On 3/5/2003, Bob Llewellyn saw a herd of elk at Big Rock Creek. On 3/6, Pat and Bunny Wright saw a forked-horned bull amongst a herd of 12 cow elk and their young across the river from Tidewater. The bulls usually hide out in the hills, says BW; they won't see the elk much longer as the Herefords should be brought in sometime this month, but they'll be back when the cattle leave in October.

Moles (Scapanus sp.)

Bob Llewellyn wrote on 6/23/2002 that a friend saw about 25 elk feeding in a farm field near Deadwood about 20 mi east of Florence in Lane County. There were also 2 coyotes that were about 200 feet away from the elk. His friend was at first concerned that the coyotes might attack or harass the young elk but was surprised to see that the coyotes waited until the elk left the area before moving in and then catching 7 moles. The moles were evidently trying to rebuild their tunnels after the passing elk had crushed them!

Mountain Lion (Felis concolor) in Lincoln Co.

(During 1995-2002, we only had one report.)

Eric Horvath was excited by seeing a mountain lion about 15 feet away from him along a Drift Creek Wilderness trail in early June 1997.

Nutria or Coypu (Myocastor copypus)

Nutria are adaptable but one that Dave Pitkin saw running around the ocean beach just south of Seal Rocks on 9/13/1995 is out-of-place!

On 6/8/2002, Bob Llewellyn saw 7 nutria while was kayaking along Beaver Creek. Nutria are aquatic rodents introduced decades ago by the fur industry. Some escaped, and their progeny effect changes in aquatic habitat.

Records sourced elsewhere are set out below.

Setup of alpha:
Design chip_top, start of the top module:
module chip_top
  ( input          clk_i
  , input          reset_i
  , input          v_i
  , input  [31:0]  a_i
  , input  [31:0]  b_i
  , output         v_o
  , output [63:0]  c_o
  );
clock: 3.47 ns
lec_check: 0
abc_area: 1
cap_margin: 20
core_margin: 2
core_utilization: 72
cts_cluster_diameter: 330
cts_cluster_size: 97
setup_slack_margin: 0.52
slew_margin: 20
tns_end_percent: 10
run.sh (not shown) runs the stock make flow with config.mk's settings and CLKGATE_MAP_FILE=.
[flow] alpha | stages: complete | final checks: fail | reason: negative setup slack
[inputs] beta vs alpha
==> flow/config.mk <==
export PLATFORM = sky130hd
export DESIGN_NAME = chip_top
export DESIGN_NICKNAME = chip_top
export VERILOG_FILES = /design/flow/design.v
export SDC_FILE = /design/flow/constraint.sdc
export NUM_CORES = 4
export LEC_CHECK = 0
export CAP_MARGIN = 20
export CORE_MARGIN = 2
export CORE_UTILIZATION = 72
export PLACE_DENSITY = 0.67
export SLEW_MARGIN = 20
==> flow/constraint.sdc <==
create_clock -name core_clock -period 7.06 [get_ports {clk_i}]
set_input_delay 1.4120 -clock core_clock [delete_from_list [all_inputs] [get_ports {clk_i}]]
set_output_delay 1.4120 -clock core_clock [all_outputs]
set_load 0.01 [all_outputs]
- Complete run, failing final checks: beta, reason negative setup slack.
- Compared to alpha, beta shows a wider setup margin.
- Measured against alpha, the number of unique standard cell types used by synthesis of beta comes out at 2.2 times the reference value.
- Re number of DRC violations after detailed-routing iteration 0: beta is about 50% down on alpha.
- Measured against each other, beta and alpha differ in sequential share of layout area, the lower figure coming from alpha.
> inputs changed (beta -> gamma)
diff --git a/flow/config.mk b/flow/config.mk
--- a/flow/config.mk
+++ b/flow/config.mk
@@ -8,5 +8,6 @@
 export CAP_MARGIN = 20
 export CORE_MARGIN = 2
-export CORE_UTILIZATION = 72
-export PLACE_DENSITY = 0.67
+export CORE_UTILIZATION = 67
+export CTS_CLUSTER_SIZE = 89
+export SETUP_SLACK_MARGIN = 1.22
 export SLEW_MARGIN = 20
==> flow/constraint.sdc <==
create_clock -name core_clock -period 6.99 [get_ports {clk_i}]
set_input_delay 1.3980 -clock core_clock [delete_from_list [all_inputs] [get_ports {clk_i}]]
set_output_delay 1.3980 -clock core_clock [all_outputs]
set_load 0.01 [all_outputs]
[summary]
gamma vs beta — worst-case reg-to-reg path depth climbed by a few percent
Final cell count in gamma is 78 higher than in beta
Area occupied by registers for gamma is higher than for beta.
Nothing crashed in gamma and all stages finished; the problem is that the final layout failed, the offending checks being negative setup slack.
| layout clock buffer count | lower: gamma |
gamma vs beta: via count down
In gamma the global-route usage turned out 3.6 points lower than in beta.

---

## job 9130
chip_top again, from the RTL that the note above started with.
clock: 7.35 ns
lec_check: 0
cap_margin: 20
core_margin: 2
core_utilization: 25
slew_margin: 20
In job 9130 the implementation ran to completion but is not tape-out ready, as the final checks report negative setup slack.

Nutria multiply like rabbits even more successfully than rabbits do.

Striped Skunk (Mephitis mephitis) in Lincoln Co.

(All skunks are apparently rare here or at least seldom reported.)

On 3/3/1996, Chuck Philo found a roadkilled striped skunk about a mile up HWY 229 from the junction with HWY 20. It is the first one he has seen in the past 25 years of observing roadkills! Terry Morse writes that he has not seen any skunks in his wanderings around the Newport coastal area.

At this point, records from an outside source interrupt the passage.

==> inputs of v16 <==
==> flow/design.v <==
`timescale 1ns / 1ps
module cpu_hazard(input wire clk,
           input wire rst,
           input wire enable,
           input wire start,
           output wire d_we,
           output wire [7:0] i_addr,
           output wire [7:0] d_addr,
           input  wire [15:0] i_datain,
           input  wire [15:0] d_datain,
           output wire [15:0] d_dataout,
           output wire busy
    );
    reg [7:0] pc;
    assign i_addr = pc;
    function automatic wr_reg(input [4:0] op);
      wr_reg = (op == 5'b00010) || (op == 5'b01000) || (op == 5'b10001) || (op == 5'b01010) || (op == 5'b10010)
            || (op == 5'b10000) || (op == 5'b01001) || (op == 5'b01011) || (op == 5'b01101) || (op == 5'b01110)
            || (op == 5'b01111)  || (op == 5'b00100)  || (op == 5'b00101)  || (op == 5'b00110) || (op == 5'b00111);
    endfunction
    function automatic rd_r1(input [4:0] op);
      rd_r1 = (op == 5'b00011) || (op == 5'b00010) || (op == 5'b01000) || (op == 5'b10001) || (op == 5'b01010)
           || (op == 5'b10010) || (op == 5'b01100) || (op == 5'b01101) || (op == 5'b01110) || (op == 5'b01111)
           || (op == 5'b00100) || (op == 5'b00110) || (op == 5'b00101) || (op == 5'b00111);
    endfunction
    function automatic rd_r2(input [4:0] op);
      rd_r2 = (op == 5'b01000) || (op == 5'b10001) || (op == 5'b01010) || (op == 5'b10010) || (op == 5'b01100)
           || (op == 5'b01101) || (op == 5'b01110) || (op == 5'b01111);
    endfunction
    function automatic rd_r0(input [4:0] op);
      rd_r0 = (op == 5'b10000) || (op == 5'b01011) || (op == 5'b01001) || (op == 5'b11001) || (op == 5'b11010)
           || (op == 5'b11011) || (op == 5'b11100) || (op == 5'b11101) || (op == 5'b11110) || (op == 5'b11111)
           || (op == 5'b00011);
    endfunction
    function automatic set_flags(input [4:0] op);
      set_flags = (op == 5'b01100) || (op == 5'b01000) || (op == 5'b01001) || (op == 5'b10001) || (op == 5'b01010)
               || (op == 5'b01011) || (op == 5'b10010) || (op == 5'b10000);
    endfunction
    reg state;
    reg next_state;
    reg [15:0] wb_ir;
    reg [15:0] id_ir;
    reg [15:0] ex_ir;
    reg [15:0] mem_ir;
    reg [15:0] reg_A;
    reg [15:0] reg_B;
    reg [15:0] smdr;
    reg [15:0] smdr1;
    reg [15:0] reg_C;
    reg [15:0] reg_C1;
    reg [15:0] gr [0:7];
    reg [15:0] ALUo;
    reg alu_cf;
    reg cf, nf, zf;
    reg dw;
    assign busy = state;
    always @(posedge clk or negedge rst)
    begin
      if (!rst) state <= 1'b0;
      else state <= next_state;
    end
    always @(*)
    begin
      case (state)
        1'b0: if (enable == 1 && start == 1) next_state = 1'b1;
               else next_state = 1'b0;
        default: if (enable == 0 || wb_ir[15:11] == 5'b00001) next_state = 1'b0;
               else next_state = 1'b1;
      endcase
    end
    wire branch_taken = ((ex_ir[15:11] == 5'b11010) && (zf == 1)) || ((ex_ir[15:11] == 5'b11100) && (nf == 1))
                     || ((ex_ir[15:11] == 5'b11011) && (zf == 0)) || ((ex_ir[15:11] == 5'b11101) && (nf == 0))
                     || ((ex_ir[15:11] == 5'b11110) && (cf == 1)) || ((ex_ir[15:11] == 5'b11111) && (cf == 0))
                     || (ex_ir[15:11] == 5'b11001);
    wire [4:0] if_op = i_datain[15:11];
    wire load_use = (id_ir[15:11] == 5'b00010) &&
                    ((rd_r1(if_op) && id_ir[10:8] == i_datain[6:4]) ||
                     (rd_r2(if_op) && id_ir[10:8] == i_datain[2:0]) ||
                     (rd_r0(if_op) && id_ir[10:8] == i_datain[10:8]));
    always @(posedge clk or negedge rst)
    begin
      if (!rst)
      begin
        id_ir <= 16'b0;
        pc <= 8'b0;
      end
      else if (state == 1'b1)
      begin
        if (branch_taken)
        begin
          pc <= ALUo[7:0];
          id_ir <= 16'b0;
        end
        else if (id_ir[15:11] == 5'b11000)
        begin
          pc <= id_ir[7:0];
          id_ir <= 16'b0;
        end
        else if (load_use)
        begin
          pc <= pc;
          id_ir <= 16'b0;
        end
        else
        begin
          pc <= pc + 1;
          id_ir <= i_datain;
        end
      end
    end
    function automatic [15:0] fwd(input [2:0] r);
      if (wr_reg(ex_ir[15:11]) && ex_ir[15:11] != 5'b00010 && ex_ir[10:8] == r)
        fwd = ALUo;
      else if (wr_reg(mem_ir[15:11]) && mem_ir[10:8] == r)
        fwd = (mem_ir[15:11] == 5'b00010) ? d_datain : reg_C;
      else if (wr_reg(wb_ir[15:11]) && wb_ir[10:8] == r)
        fwd = reg_C1;
      else
        fwd = gr[r];
    endfunction
    wire [4:0] id_op = id_ir[15:11];
    always @(posedge clk or negedge rst)
    begin
      if (!rst)
      begin
        ex_ir <= 0;
        reg_A <= 0;
        reg_B <= 0;
        smdr <= 0;
      end
      else if (state == 1'b1)
      begin
        if (branch_taken)
        begin
          ex_ir <= 16'b0;
          reg_A <= 16'b0;
          reg_B <= 16'b0;
        end
        else
        begin
          ex_ir <= id_ir;
          if (rd_r0(id_op) && id_op != 5'b00011)
            reg_A <= fwd(id_ir[10:8]);
          else if (rd_r1(id_op))
            reg_A <= fwd(id_ir[6:4]);
          if (id_op == 5'b00010 || id_op == 5'b00011 || id_op == 5'b00100 || id_op == 5'b00110
              || id_op == 5'b00101 || id_op == 5'b00111)
            reg_B <= {12'b0, id_ir[3:0]};
          else if (id_op == 5'b10000)
            reg_B <= {id_ir[7:0], 8'b0};
          else if (rd_r0(id_op))
            reg_B <= {8'b0, id_ir[7:0]};
          else if (rd_r2(id_op))
            reg_B <= fwd(id_ir[2:0]);
        end
        if (id_op == 5'b00011)
          smdr <= fwd(id_ir[10:8]);
      end
    end
    always @(*)
    begin
      alu_cf = cf;
      ALUo = reg_A + reg_B;
      case (ex_ir[15:11])
        5'b01000, 5'b01001, 5'b10000: {alu_cf, ALUo} = {1'b0, reg_A} + {1'b0, reg_B};
        5'b10001:              {alu_cf, ALUo} = {1'b0, reg_A} + {1'b0, reg_B} + {16'b0, cf};
        5'b01010, 5'b01011, 5'b01100:  {alu_cf, ALUo} = {1'b0, reg_A} - {1'b0, reg_B};
        5'b10010:              {alu_cf, ALUo} = {1'b0, reg_A} - {1'b0, reg_B} - {16'b0, cf};
        5'b01101:               ALUo = reg_A & reg_B;
        5'b01110:                ALUo = reg_A | reg_B;
        5'b01111:               ALUo = reg_A ^ reg_B;
        5'b00100, 5'b00101:         ALUo = reg_A << reg_B[3:0];
        5'b00110:               ALUo = reg_A >> reg_B[3:0];
        5'b00111:               ALUo = $signed(reg_A) >>> reg_B[3:0];
        default:            ALUo = reg_A + reg_B;
      endcase
    end
    always @(posedge clk or negedge rst)
    begin
      if (!rst)
      begin
        mem_ir <= 0;
        reg_C <= 0;
        zf <= 0;
        nf <= 0;
        cf <= 0;
        dw <= 0;
        smdr1 <= 0;
      end
      else if (state == 1'b1)
      begin
        mem_ir <= ex_ir;
        reg_C <= ALUo;
        smdr1 <= smdr;
        if (set_flags(ex_ir[15:11]))
        begin
          zf <= (ALUo == 0);
          nf <= ALUo[15];
          cf <= alu_cf;
        end
        dw <= (ex_ir[15:11] == 5'b00011);
      end
    end
    assign d_addr = reg_C[7:0];
    assign d_dataout = smdr1;
    assign d_we = dw;
    always @(posedge clk or negedge rst)
    begin
      if (!rst)
      begin
        wb_ir <= 0;
        reg_C1 <= 0;
      end
      else if (state == 1'b1)
      begin
        wb_ir <= mem_ir;
        if (mem_ir[15:11] == 5'b00010)
          reg_C1 <= d_datain;
        else
          reg_C1 <= reg_C;
      end
    end
    integer k;
    always @(posedge clk or negedge rst)
    begin
      if (!rst)
      begin
        for (k = 0; k < 8; k = k + 1) gr[k] <= 16'b0;
      end
      else if (state == 1'b1)
      begin
        if (wr_reg(wb_ir[15:11]))
          gr[wb_ir[10:8]] <= reg_C1;
      end
    end
endmodule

Long-tailed Weasel (Mustela frenata)

Chuck Philo saw a rarely seen long-tailed weasel near the southwest corner of Idaho Flats on 8/10/2000.

A weasel ran across 101 near Drift Creek Road just south of Lincoln City in front of Jamie Simmons' vehicle on 5/26/2002 at about noon. Based on size, JS concluded that it was a long-tailed weasel. JS' alertness and driving skill resulted in a good identification and a living weasel.

Other Terrestrial Mammals in Lincoln Co.

In March 1995, Betty Slauson discovered a Steller's Jay harassing a woodland jumping mouse in the shrubs near Yachats. She rescued it, keyed it out, and released it where the jay couldn't hassle it. On 8/9, Terry Morse saw a pacific jumping mouse in the middle of a clearing near the Newport Reservoir; it was nibbling on blackberries.

Betty Slauson was surprised by finding a large porcupine on the Cape Perpetua Auto Tour roadway on 4/2/1996. They are not often reported.

Raccoons aren't usually out in the open in daylight, but three were brazenly foraging and digging at Idaho Flats on 6/24/1997 at 8 AM near the USFWS building at the HMSC (unknown observer).

Townsend's chipmunks sometimes "disappear" during winters, and the first to return to Rebecca Cheeks' bird feeder at Wandemere arrived on 3/18/1999.

On 3/18/2001, a mink ran across Highway 20 in the valley area just west of the west turnoff to Toledo (Kathy Merrifield).

On her way up the trail to the Tidewater Post Office on 8/20/2002, Bunny Wright rounded a bend and saw a gray fox. She stopped, it stopped, and it watched her for at least 30 seconds before ambling off into the blackberries. It was a beautiful mature fox with gray, red and white markings. She sees a lot of cottontails in that area, so she says it was obviously in good shape and well fed.